报告题目:Automatic Variable Selection for Longitudinal Generalized Linear Models
报告时间:2015年9月28日10:00
报告地点:科学会堂A710
报告人简介:
李高荣,男,北京工业大学统计学教授,博士生导师。目前是中国现场统计研究会生存分析分会副秘书长、高维数据统计分会理事、美国数学评论评论员及众多国内外统计学术期刊的审稿专家。主要研究方向是非参数统计、经验似然、变量选择、复杂高维数据分析等。在《The Annals of Statistics》、《Statistics and Computing》、《Journal of Multivariate Analysis》和《Statistica Sinica》等国内外重要学术期刊发表论文60余篇,其中35篇被SCI收录。2015年在科学出版社出版1本专著《纵向数据半参数模型》。近5年主持国家自然科学青年基金和面上项目,北京市自然科学基金项目,北京市教育委员会科技计划面上项目等国家和省部级项目10多项。2010年入选北京市中青年骨干人才培养计划和北京市优秀人才培养资助计划,2012年破格为北京工业大学“京华人才”。
报告摘要:
We consider the problem of variable selection for the generalized linear models (GLMs) with longitudinal data.
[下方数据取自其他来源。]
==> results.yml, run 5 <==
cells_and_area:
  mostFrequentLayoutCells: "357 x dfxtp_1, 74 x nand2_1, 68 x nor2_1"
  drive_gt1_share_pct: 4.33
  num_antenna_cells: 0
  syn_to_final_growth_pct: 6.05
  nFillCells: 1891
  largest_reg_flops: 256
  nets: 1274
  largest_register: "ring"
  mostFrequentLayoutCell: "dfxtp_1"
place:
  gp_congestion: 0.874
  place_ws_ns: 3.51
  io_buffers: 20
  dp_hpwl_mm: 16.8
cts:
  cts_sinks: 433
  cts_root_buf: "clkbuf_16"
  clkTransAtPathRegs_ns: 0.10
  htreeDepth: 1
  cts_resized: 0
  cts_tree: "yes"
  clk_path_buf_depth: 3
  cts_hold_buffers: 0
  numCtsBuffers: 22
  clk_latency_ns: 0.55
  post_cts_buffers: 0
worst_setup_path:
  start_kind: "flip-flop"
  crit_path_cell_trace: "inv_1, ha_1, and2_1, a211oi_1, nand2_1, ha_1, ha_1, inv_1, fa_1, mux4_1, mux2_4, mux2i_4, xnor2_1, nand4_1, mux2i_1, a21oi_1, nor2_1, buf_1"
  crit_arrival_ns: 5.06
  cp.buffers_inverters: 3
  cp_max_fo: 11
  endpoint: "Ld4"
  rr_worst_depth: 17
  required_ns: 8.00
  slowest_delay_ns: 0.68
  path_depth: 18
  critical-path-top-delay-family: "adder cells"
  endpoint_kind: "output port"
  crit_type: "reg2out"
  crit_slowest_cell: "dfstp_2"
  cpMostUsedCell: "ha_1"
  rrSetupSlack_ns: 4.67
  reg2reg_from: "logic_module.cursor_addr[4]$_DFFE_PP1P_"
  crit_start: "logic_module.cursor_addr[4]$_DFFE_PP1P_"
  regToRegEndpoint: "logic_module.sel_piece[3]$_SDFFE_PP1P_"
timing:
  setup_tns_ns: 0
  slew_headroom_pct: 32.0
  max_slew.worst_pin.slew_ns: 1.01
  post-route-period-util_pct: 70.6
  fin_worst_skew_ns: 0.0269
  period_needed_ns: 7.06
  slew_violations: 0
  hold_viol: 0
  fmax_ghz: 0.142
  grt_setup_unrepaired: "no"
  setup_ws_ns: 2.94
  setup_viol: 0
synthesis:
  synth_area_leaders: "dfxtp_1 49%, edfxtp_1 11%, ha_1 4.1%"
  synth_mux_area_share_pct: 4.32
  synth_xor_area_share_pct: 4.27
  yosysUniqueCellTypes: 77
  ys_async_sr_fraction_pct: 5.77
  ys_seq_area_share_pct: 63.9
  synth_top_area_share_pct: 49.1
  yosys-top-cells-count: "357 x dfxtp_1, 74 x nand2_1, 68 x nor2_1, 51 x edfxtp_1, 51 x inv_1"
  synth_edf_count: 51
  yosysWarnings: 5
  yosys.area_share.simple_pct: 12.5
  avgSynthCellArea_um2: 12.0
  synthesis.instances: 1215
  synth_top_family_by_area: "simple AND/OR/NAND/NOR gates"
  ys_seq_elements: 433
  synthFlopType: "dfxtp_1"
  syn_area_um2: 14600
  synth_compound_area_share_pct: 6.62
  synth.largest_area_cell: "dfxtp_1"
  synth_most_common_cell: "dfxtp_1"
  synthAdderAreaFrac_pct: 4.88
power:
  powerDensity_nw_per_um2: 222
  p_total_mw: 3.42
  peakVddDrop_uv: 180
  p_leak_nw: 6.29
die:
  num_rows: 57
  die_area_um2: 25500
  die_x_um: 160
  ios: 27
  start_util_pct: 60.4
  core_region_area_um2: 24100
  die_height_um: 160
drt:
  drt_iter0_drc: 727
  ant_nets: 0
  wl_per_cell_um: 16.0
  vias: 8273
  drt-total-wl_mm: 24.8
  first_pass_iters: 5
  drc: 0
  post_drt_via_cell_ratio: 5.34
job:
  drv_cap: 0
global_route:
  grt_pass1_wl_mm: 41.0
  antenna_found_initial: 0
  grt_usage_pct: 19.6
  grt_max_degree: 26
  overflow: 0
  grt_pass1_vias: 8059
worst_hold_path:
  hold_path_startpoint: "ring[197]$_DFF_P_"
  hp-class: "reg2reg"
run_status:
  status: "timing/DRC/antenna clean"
Source: an optimization exercise on an open RTL-to-GDS flow (aim: a short achievable clock period and few clock cycles). Production flows keep margins and buffers that such runs may drop. Function was checked by simulation only, so behaviour that the tests miss may differ from the original. Power and IR drop assume default switching activity.

==> flow/design.v (excerpt) <==
module rvMagic (
    input clk, rst_n,
    output [31:0] I_MEM_addr,
    output I_MEM_memRead,
    input [31:0] I_MEM_dataOut,
    output [31:0] D_MEM_addr,
    output [31:0] D_MEM_dataIn,
    output D_MEM_memRead, D_MEM_memWrite,
    output [1:0] D_MEM_memMode,
    input [31:0] D_MEM_dataOut
);
Size in the first run: roughly 12,000 cells after synthesis, ~2,300 flip-flops, roughly 170 I/O pins.
Settings: LEC_CHECK=0, ABC_CLOCK_PERIOD_IN_PS=1500, CAP_MARGIN=20, CORE_MARGIN=2, CORE_UTILIZATION=40, SETUP_SLACK_MARGIN=5, SLEW_MARGIN=20; clock period 10.0 ns.
standard.sh (not shown) runs the stock make flow with config.mk's settings and CLKGATE_MAP_FILE= SYNTH_SCRIPT=/design/flow/synth_recipe.tcl, a recipe that flattens the netlist after the stock synthesis.
==> flow/flow/run.sh <==
#!/bin/bash
set -euo pipefail
bash standard.sh SETUP_SLACK_MARGIN=6.2 finish > standard_flow.log 2>&1
Testbench counts at the start, summed over its fixed seeds: cycles 59,952.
An automatic variable selection procedure is developed using smooth-thresholdgeneralized estimating equations (SGEE). The proposed procedure automatically eliminates inactive predictors by setting the corresponding parameters to be zero,and simultaneously estimates the nonzero regression coefficients by solving the SGEE. The proposed method shares some of the desired features of existing variable selection methods: the resulting estimator enjoys the oracle property;the proposed procedure avoids the convex optimization problem and is flexible and easy to implement. Moreover, we propose a penalized weighted deviance criterion for a data-driven choice of the tuning parameters. Simulation studies are carried out to assess the performance of SGEE, and a real dataset is analyzed for further illustration.